Start of DATASET EXTRACT

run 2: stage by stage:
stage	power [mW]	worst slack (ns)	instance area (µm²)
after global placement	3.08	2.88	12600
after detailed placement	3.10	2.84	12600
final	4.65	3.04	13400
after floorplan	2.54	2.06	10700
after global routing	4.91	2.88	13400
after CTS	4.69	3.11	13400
<file path="src/rtl/nand_cpu_pkg.sv">
// Shared CPU types: ALU opcodes, register/ROB widths and the execution-buffer payload.
package nand_cpu_pkg;

    localparam int unsigned NUM_D_REG  = 16;
    localparam int unsigned EB_TAG_W   = $clog2(NUM_D_REG);
    localparam int unsigned EB_ROB_W   = 4;
    localparam int unsigned EB_ENTRIES = 8;

    typedef enum logic [3:0] {
        ALU_ADD  = 4'd0,
        ALU_SUB  = 4'd1,
        ALU_AND  = 4'd2,
        ALU_OR   = 4'd3,
        ALU_XOR  = 4'd4,
        ALU_NAND = 4'd5,
        ALU_SHL  = 4'd6,
        ALU_SHR  = 4'd7
    } AluOp;

    typedef struct packed {
        AluOp                alu_op;
        logic [5:0]          immdt;
        logic                use_ra;
        logic [EB_TAG_W-1:0] ra_tag;
        logic                use_rt;
        logic [EB_TAG_W-1:0] rt_tag;
        logic                use_rw;
        logic [EB_TAG_W-1:0] rw_tag;
        logic [15:0]         rv_addr;
        logic [15:0]         rs_addr;
        logic [EB_ROB_W-1:0] rob_tag;
    } eb_payload_t;

endpackage

</file>
<file path="src/rtl/eb_issue_scheduler_age_select.sv">
// Age matrix for the scheduler entries plus oldest-ready one-hot selection.
module eb_age_select #(
    parameter int unsigned L = 8
) (
    input  logic         clk,
    input  logic         n_rst,
    input  logic         flush_i,
    input  logic [L-1:0] valid_i,
    input  logic [L-1:0] ready_i,
    input  logic [L-1:0] alloc_i,
    input  logic [L-1:0] free_i,
    output logic [L-1:0] sel_oh_c_o
);

    // older_q[i][j] = entry i was allocated before entry j
    logic [L-1:0][L-1:0] older_q, older_d;
    logic [L-1:0]        blocked;

    always_comb begin
        older_d = older_q;
        if (flush_i) begin
            older_d = '0;
        end else begin
            for (int unsigned k = 0; k < L; k++) begin
                if (alloc_i[k]) begin
                    older_d[k] = '0;
                    for (int unsigned j = 0; j < L; j++) begin
                        older_d[j][k] = valid_i[j] & ~free_i[j];
                    end
                end
            end
        end
    end

    // An entry wins when no ready peer is older than it
    always_comb begin
        blocked    = '0;
        sel_oh_c_o = '0;
        for (int unsigned i = 0; i < L; i++) begin
            for (int unsigned j = 0; j < L; j++) begin
                blocked[i] = blocked[i] | (ready_i[j] & older_q[j][i]);
            end
            sel_oh_c_o[i] = ready_i[i] & ~blocked[i];
        end
    end

    always_ff @(posedge clk or negedge n_rst) begin
        if (!n_rst) begin
            older_q <= '0;
        end else begin
            older_q <= older_d;
        end
    end

endmodule

</file>
<file path="src/rtl/eb_issue_scheduler.sv">
// Out-of-order issue scheduler: holds dispatched ops, wakes sources on writeback,
// and issues the oldest ready op through a registered valid/ready stage.
module eb_issue_scheduler
    import nand_cpu_pkg::*;
#(
    parameter int unsigned L = EB_ENTRIES
) (
    input  logic                clk,
    input  logic                n_rst,
    input  logic                disp_valid,
    output logic                disp_ready,
    input  eb_payload_t         disp_op,
    input  logic                disp_ra_rdy,
    input  logic                disp_rt_rdy,
    input  logic                wb_valid,
    input  logic [EB_TAG_W-1:0] wb_tag,
    output logic                iss_valid,
    input  logic                iss_ready,
    output eb_payload_t         iss_op,
    input  logic                flush,
    output logic [$clog2(L):0]  count
);

    localparam int unsigned CNT_W = $clog2(L) + 1;

    logic [L-1:0]     valid_q, valid_d;
    logic [L-1:0]     ra_rdy_q, ra_rdy_d;
    logic [L-1:0]     rt_rdy_q, rt_rdy_d;
    eb_payload_t      ent_q [L];
    eb_payload_t      ent_d [L];
    logic             iss_valid_q, iss_valid_d;
    eb_payload_t      iss_op_q, iss_op_d;
    logic [CNT_W-1:0] count_q, count_d;

    logic [L-1:0]     ready_c, sel_oh, alloc_oh, free_oh;
    logic             disp_fire, load, found;
    eb_payload_t      sel_op;

    assign disp_ready = (count_q != CNT_W'(L));
    assign disp_fire  = disp_valid & disp_ready & ~flush;
    assign load       = (|sel_oh) & (~iss_valid_q | iss_ready);
    assign free_oh    = load ? sel_oh : '0;

    assign iss_valid  = iss_valid_q;
    assign iss_op     = iss_op_q;
    assign count      = count_q;

    // Readiness, free-slot pick and selected payload, all from registered state
    always_comb begin
        ready_c  = '0;
        alloc_oh = '0;
        found    = 1'b0;
        sel_op   = '0;
        for (int unsigned i = 0; i < L; i++) begin
            ready_c[i] = valid_q[i] & (~ent_q[i].use_ra | ra_rdy_q[i])
                                    & (~ent_q[i].use_rt | rt_rdy_q[i]);
            if (!valid_q[i] && !found) begin
                alloc_oh[i] = disp_fire;
                found       = 1'b1;
            end
            if (sel_oh[i]) begin
                sel_op = ent_q[i];
            end
        end
    end

    eb_age_select #(.L(L)) u_age (
        .clk        (clk),
        .n_rst      (n_rst),
        .flush_i    (flush),
        .valid_i    (valid_q),
        .ready_i    (ready_c),
        .alloc_i    (alloc_oh),
        .free_i     (free_oh),
        .sel_oh_c_o (sel_oh)
    );

    always_comb begin
        valid_d     = valid_q & ~free_oh;
        ra_rdy_d    = ra_rdy_q;
        rt_rdy_d    = rt_rdy_q;
        ent_d       = ent_q;
        iss_valid_d = iss_valid_q;
        iss_op_d    = iss_op_q;
        count_d     = count_q + CNT_W'(disp_fire) - CNT_W'(load);

        for (int unsigned i = 0; i < L; i++) begin
            if (wb_valid && valid_q[i]) begin
                if (ent_q[i].ra_tag == wb_tag) ra_rdy_d[i] = 1'b1;
                if (ent_q[i].rt_tag == wb_tag) rt_rdy_d[i] = 1'b1;
            end
            // Writeback in the dispatch cycle is folded into the stored ready bits
            if (alloc_oh[i]) begin
                valid_d[i]  = 1'b1;
                ent_d[i]    = disp_op;
                ra_rdy_d[i] = ~disp_op.use_ra | disp_ra_rdy
                            | (wb_valid && (wb_tag == disp_op.ra_tag));
                rt_rdy_d[i] = ~disp_op.use_rt | disp_rt_rdy
                            | (wb_valid && (wb_tag == disp_op.rt_tag));
            end
        end

        if (load) begin
            iss_valid_d = 1'b1;
            iss_op_d    = sel_op;
        end else if (iss_ready) begin
            iss_valid_d = 1'b0;
        end

        if (flush) begin
            valid_d     = '0;
            ra_rdy_d    = '0;
            rt_rdy_d    = '0;
            iss_valid_d = 1'b0;
            iss_op_d    = '0;
            count_d     = '0;
        end
    end

    always_ff @(posedge clk or negedge n_rst) begin
        if (!n_rst) begin
            valid_q     <= '0;
            ra_rdy_q    <= '0;
            rt_rdy_q    <= '0;
            iss_valid_q <= 1'b0;
            iss_op_q    <= '0;
            count_q     <= '0;
            for (int unsigned i = 0; i < L; i++) begin
                ent_q[i] <= '0;
            end
        end else begin
            valid_q     <= valid_d;
            ra_rdy_q    <= ra_rdy_d;
            rt_rdy_q    <= rt_rdy_d;
            iss_valid_q <= iss_valid_d;
            iss_op_q    <= iss_op_d;
            count_q     <= count_d;
            ent_q       <= ent_d;
        end
    end

endmodule

</file>
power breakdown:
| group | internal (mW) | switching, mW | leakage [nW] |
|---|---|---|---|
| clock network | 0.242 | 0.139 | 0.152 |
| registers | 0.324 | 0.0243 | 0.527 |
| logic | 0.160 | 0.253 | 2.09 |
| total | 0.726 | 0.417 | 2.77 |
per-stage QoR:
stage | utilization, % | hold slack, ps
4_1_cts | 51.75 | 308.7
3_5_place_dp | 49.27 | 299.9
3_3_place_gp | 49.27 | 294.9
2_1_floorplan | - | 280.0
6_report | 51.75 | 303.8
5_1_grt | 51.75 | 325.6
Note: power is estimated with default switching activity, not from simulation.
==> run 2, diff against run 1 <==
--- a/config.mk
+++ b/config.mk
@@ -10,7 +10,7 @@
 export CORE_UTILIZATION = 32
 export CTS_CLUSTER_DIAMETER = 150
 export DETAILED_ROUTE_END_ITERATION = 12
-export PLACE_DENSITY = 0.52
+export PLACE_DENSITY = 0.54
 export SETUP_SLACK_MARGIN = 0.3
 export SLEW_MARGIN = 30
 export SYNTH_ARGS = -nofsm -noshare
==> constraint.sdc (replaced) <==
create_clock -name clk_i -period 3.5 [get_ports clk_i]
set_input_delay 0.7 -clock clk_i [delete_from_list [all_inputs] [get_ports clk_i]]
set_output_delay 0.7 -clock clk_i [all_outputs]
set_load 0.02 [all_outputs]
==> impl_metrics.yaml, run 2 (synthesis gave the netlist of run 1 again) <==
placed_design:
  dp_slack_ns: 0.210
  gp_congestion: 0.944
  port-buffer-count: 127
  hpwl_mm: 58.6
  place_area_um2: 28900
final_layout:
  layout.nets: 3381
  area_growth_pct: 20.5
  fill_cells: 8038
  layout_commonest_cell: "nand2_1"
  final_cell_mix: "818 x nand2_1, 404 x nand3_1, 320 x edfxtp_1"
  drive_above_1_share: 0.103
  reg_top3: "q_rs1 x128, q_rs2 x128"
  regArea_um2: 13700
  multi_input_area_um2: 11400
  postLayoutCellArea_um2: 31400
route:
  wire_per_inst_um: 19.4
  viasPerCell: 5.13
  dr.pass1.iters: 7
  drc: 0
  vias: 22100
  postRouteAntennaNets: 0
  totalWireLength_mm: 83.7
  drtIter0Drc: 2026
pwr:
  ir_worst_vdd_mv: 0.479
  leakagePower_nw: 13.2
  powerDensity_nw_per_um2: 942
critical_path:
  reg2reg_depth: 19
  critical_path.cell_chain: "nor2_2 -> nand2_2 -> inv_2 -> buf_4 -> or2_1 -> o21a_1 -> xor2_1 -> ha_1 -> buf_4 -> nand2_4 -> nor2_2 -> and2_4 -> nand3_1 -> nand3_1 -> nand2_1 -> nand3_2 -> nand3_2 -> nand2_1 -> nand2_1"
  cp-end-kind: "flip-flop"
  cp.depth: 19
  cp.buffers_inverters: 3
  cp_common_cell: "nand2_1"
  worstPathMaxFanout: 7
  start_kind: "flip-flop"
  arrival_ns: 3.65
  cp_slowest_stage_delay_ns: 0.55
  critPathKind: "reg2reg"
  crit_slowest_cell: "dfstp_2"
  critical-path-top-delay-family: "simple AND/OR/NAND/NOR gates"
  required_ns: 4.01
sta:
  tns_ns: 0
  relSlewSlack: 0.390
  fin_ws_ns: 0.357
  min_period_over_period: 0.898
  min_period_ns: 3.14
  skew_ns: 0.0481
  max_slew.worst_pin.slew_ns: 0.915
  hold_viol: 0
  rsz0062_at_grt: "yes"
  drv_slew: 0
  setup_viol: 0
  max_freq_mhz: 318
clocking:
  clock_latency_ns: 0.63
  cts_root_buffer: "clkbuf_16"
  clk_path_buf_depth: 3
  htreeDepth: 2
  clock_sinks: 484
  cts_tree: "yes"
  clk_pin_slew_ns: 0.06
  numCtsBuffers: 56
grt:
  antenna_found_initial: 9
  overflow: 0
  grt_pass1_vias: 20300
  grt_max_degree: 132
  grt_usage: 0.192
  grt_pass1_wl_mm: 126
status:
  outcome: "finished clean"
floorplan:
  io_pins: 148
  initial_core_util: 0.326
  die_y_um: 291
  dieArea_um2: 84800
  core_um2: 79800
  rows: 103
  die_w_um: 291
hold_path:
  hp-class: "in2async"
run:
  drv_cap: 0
[config.mk]
export PLATFORM = sky130hd
export DESIGN_NAME = interp_phase_sequencer
export DESIGN_NICKNAME = d
export VERILOG_FILES = /design/src/rtl/interp_pkg.sv /design/src/rtl/interp_tag_pipe.sv /design/src/rtl/interp_phase_sequencer.sv
export SDC_FILE = /design/constraint.sdc
export NUM_CORES = 1
export LEC_CHECK = 0
export ABC_AREA = 1
export ABC_CLOCK_PERIOD_IN_PS = 1490
export BUFFER_PORTS_ARGS = -buffer_cell sky130_fd_sc_hd__buf_2
export CORE_ASPECT_RATIO = 1.1
export CORE_UTILIZATION = 45
export DETAILED_ROUTE_END_ITERATION = 8
export PLACE_DENSITY = 0.82
export REMOVE_ABC_BUFFERS = 1
export SYNTH_ARGS = -nofsm -noshare
export SYNTH_HDL_FRONTEND = slang
export SYNTH_SLANG_ARGS = --single-unit
export TNS_END_PERCENT = 20
[constraint.sdc]
create_clock -name clk -period 1.49 [get_ports clk]
set_input_delay 0.298 -clock clk [delete_from_list [all_inputs] [get_ports clk]]
set_output_delay 0.298 -clock clk [all_outputs]
set_load 0.02 [all_outputs]
[src/rtl/interp_pkg.sv]
// rtl/interp_pkg.sv - shared constants and state type for the polyphase interpolator
// Consumed by interp_phase_sequencer, interp_tag_pipe and the polyphase FIR.
package interp_pkg;

  localparam int OSF            = 16;  // phases per input sample
  localparam int SEL_W          = 5;   // FIR phase-select width
  localparam int PIPE_LAT       = 4;   // first cycle of a select -> coherent FIR output
  localparam int DEF_PHASE_HOLD = 3;   // default cycles per phase select
  localparam int DEF_CNT_W      = 16;  // default underrun counter width

  // Select value the FIR maps to an all-zero coefficient row.
  localparam logic [SEL_W-1:0] NULL_SEL = SEL_W'(OSF);

  typedef enum logic {
    IDLE = 1'b0,
    RUN  = 1'b1
  } seq_state_e;

endpackage

[src/rtl/interp_tag_pipe.sv]
// rtl/interp_tag_pipe.sv - fixed-depth {valid,phase} delay matching the FIR settle latency
// Ports:
//   clk, rst       clock, asynchronous active-high reset
//   push_valid     tag valid entering the pipe this cycle
//   push_phase     phase carried with the tag
//   tag_valid      tag valid leaving the pipe (DEPTH cycles after push)
//   tag_phase      phase leaving the pipe
module interp_tag_pipe #(
  parameter int DEPTH = 4,
  parameter int W     = 5
) (
  input  logic         clk,
  input  logic         rst,
  input  logic         push_valid,
  input  logic [W-1:0] push_phase,
  output logic         tag_valid,
  output logic [W-1:0] tag_phase
);

  logic [DEPTH-1:0] vld;
  logic [W-1:0]     ph [DEPTH];

  always_ff @(posedge clk or posedge rst) begin
    if (rst) begin
      vld <= '0;
      for (int i = 0; i < DEPTH; i++) ph[i] <= '0;
    end else begin
      vld[0] <= push_valid;
      ph[0]  <= push_phase;
      for (int i = 1; i < DEPTH; i++) begin
        vld[i] <= vld[i-1];
        ph[i]  <= ph[i-1];
      end
    end
  end

  assign tag_valid = vld[DEPTH-1];
  assign tag_phase = ph[DEPTH-1];

endmodule
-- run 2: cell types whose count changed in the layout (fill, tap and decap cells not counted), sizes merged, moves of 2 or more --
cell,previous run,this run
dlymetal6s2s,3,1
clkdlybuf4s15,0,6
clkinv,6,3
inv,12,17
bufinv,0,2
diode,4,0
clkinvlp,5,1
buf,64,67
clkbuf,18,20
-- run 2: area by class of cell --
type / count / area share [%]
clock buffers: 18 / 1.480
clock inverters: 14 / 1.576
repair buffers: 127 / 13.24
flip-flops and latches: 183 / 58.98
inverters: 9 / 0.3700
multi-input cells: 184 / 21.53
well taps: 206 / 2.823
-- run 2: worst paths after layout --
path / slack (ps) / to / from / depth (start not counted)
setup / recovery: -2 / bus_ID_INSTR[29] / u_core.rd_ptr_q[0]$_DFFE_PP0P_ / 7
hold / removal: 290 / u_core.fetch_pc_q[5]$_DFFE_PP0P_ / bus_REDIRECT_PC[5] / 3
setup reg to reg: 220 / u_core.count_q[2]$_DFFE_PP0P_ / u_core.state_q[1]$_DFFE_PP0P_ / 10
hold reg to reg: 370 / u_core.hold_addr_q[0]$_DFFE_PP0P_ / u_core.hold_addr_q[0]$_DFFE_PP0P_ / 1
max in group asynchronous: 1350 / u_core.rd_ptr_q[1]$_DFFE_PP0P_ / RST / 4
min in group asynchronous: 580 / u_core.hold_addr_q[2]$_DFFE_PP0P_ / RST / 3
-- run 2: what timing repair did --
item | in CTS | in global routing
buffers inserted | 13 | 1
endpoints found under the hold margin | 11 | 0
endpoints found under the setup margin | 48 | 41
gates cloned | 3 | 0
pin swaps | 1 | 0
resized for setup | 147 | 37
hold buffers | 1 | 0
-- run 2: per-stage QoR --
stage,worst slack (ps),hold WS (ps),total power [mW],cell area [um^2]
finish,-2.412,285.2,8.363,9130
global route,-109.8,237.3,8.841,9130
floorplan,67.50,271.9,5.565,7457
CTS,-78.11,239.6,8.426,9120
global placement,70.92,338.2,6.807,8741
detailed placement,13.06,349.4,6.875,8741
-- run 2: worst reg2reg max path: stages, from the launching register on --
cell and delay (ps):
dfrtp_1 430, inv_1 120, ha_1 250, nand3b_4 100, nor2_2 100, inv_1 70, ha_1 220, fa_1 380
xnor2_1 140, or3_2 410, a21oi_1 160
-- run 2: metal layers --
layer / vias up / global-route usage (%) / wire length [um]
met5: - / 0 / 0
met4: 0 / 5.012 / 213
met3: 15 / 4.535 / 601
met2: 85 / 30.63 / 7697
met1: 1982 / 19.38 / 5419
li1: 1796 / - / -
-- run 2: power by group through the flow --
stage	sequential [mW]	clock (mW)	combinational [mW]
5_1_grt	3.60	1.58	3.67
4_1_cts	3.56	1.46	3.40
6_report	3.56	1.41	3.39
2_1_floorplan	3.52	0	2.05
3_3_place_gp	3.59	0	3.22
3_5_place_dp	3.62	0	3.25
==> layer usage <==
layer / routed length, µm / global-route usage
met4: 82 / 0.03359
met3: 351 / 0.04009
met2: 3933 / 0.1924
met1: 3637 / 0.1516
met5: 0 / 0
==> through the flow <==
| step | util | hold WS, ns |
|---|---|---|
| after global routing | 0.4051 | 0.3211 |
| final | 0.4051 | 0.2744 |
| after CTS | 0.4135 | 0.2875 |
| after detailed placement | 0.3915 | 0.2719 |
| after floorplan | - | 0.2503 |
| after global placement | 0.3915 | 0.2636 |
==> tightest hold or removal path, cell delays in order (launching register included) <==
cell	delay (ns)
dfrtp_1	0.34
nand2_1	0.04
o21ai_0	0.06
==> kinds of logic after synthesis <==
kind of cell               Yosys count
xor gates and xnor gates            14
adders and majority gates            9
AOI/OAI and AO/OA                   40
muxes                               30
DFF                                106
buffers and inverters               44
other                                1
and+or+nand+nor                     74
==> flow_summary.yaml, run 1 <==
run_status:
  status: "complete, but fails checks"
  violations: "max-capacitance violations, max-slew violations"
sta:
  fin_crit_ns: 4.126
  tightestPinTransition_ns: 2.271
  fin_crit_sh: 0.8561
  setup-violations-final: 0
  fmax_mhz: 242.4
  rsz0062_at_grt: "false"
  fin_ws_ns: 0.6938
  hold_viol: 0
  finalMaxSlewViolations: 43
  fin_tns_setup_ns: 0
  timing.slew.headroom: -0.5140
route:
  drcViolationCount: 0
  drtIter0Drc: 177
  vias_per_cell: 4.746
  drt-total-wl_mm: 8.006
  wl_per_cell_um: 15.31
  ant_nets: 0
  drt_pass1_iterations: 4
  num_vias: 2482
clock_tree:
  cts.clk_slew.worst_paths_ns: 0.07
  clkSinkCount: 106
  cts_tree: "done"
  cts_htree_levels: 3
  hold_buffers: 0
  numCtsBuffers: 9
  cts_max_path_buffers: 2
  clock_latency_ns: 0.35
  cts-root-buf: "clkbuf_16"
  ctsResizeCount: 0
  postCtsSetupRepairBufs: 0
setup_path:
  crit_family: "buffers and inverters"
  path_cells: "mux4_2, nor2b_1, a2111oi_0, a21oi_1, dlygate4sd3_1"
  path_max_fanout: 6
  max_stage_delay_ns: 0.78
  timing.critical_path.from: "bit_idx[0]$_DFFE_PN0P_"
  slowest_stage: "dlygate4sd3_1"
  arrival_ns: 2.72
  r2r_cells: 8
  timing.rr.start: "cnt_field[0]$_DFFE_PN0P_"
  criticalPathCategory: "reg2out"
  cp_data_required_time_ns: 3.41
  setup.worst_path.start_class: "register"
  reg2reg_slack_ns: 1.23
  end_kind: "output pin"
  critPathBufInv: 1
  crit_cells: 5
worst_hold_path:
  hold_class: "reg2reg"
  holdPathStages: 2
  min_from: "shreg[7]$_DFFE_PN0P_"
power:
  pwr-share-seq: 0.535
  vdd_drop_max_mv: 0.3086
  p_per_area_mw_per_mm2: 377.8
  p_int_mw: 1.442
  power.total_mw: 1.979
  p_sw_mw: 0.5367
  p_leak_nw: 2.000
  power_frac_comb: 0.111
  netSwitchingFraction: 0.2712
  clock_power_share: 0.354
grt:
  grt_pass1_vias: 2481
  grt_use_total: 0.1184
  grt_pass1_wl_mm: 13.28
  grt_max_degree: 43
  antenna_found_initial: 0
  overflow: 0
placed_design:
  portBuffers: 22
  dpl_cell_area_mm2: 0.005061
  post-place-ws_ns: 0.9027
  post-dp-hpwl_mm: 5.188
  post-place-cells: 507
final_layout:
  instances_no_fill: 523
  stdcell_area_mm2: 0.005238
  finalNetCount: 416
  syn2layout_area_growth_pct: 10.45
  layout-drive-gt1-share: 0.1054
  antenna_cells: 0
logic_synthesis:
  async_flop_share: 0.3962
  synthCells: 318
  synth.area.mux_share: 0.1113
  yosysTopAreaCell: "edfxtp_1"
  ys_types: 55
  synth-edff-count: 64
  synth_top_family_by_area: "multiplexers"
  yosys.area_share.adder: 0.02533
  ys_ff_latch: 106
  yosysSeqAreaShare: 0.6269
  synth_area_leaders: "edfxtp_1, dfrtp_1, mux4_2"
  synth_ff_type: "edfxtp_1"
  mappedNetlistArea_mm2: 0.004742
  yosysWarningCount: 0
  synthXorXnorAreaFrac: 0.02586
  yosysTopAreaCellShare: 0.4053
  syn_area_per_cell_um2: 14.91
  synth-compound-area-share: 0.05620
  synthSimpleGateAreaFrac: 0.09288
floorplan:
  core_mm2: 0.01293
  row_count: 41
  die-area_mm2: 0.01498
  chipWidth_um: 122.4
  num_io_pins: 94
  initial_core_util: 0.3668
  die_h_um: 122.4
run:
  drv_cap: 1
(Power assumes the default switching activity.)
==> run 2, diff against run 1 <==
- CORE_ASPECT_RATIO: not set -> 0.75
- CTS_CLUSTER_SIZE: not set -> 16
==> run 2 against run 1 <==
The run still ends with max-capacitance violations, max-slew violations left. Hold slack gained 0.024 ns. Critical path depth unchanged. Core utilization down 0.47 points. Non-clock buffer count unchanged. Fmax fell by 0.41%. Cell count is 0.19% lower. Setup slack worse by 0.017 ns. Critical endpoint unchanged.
<file path="config.mk">
export PLATFORM = sky130hd
export DESIGN_NAME = dual_digit_display_ctrl
export DESIGN_NICKNAME = d
export VERILOG_FILES = /design/src/rtl/seg7_pkg.sv /design/src/rtl/blink_timer.sv /design/src/rtl/dual_digit_display_ctrl.sv
export SDC_FILE = /design/constraint.sdc
export NUM_CORES = 1
export LEC_CHECK = 0
export ABC_AREA = 1
export CAP_MARGIN = 10
export CORE_ASPECT_RATIO = 0.75
export CORE_MARGIN = 8
export CORE_UTILIZATION = 60
export DETAILED_ROUTE_END_ITERATION = 10
export HOLD_SLACK_MARGIN = 0.05
export PLACE_DENSITY = 0.89
export SETUP_SLACK_MARGIN = 0.15
export SYNTH_ARGS = -nofsm -noshare
export SYNTH_HDL_FRONTEND = slang
export SYNTH_SLANG_ARGS = --single-unit
</file>
<file path="constraint.sdc">
create_clock -name i_Clk -period 3.6 [get_ports i_Clk]
set_clock_uncertainty 0.15 [all_clocks]
set_input_delay 0.36 -clock i_Clk [delete_from_list [all_inputs] [get_ports i_Clk]]
set_output_delay 0.36 -clock i_Clk [all_outputs]
set_load 0.01 [all_outputs]
</file>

End of DATASET EXTRACT

* ACTION ITEM *
Copy each line of the records that contains the word "global".

* RESPONSE TO THE TASK *
after global placement	3.08	2.88	12600
after global routing	4.91	2.88	13400
item | in CTS | in global routing
global route,-109.8,237.3,8.841,9130
global placement,70.92,338.2,6.807,8741
layer / vias up / global-route usage (%) / wire length [um]
layer / routed length, µm / global-route usage
| after global routing | 0.4051 | 0.3211 |
| after global placement | 0.3915 | 0.2636 |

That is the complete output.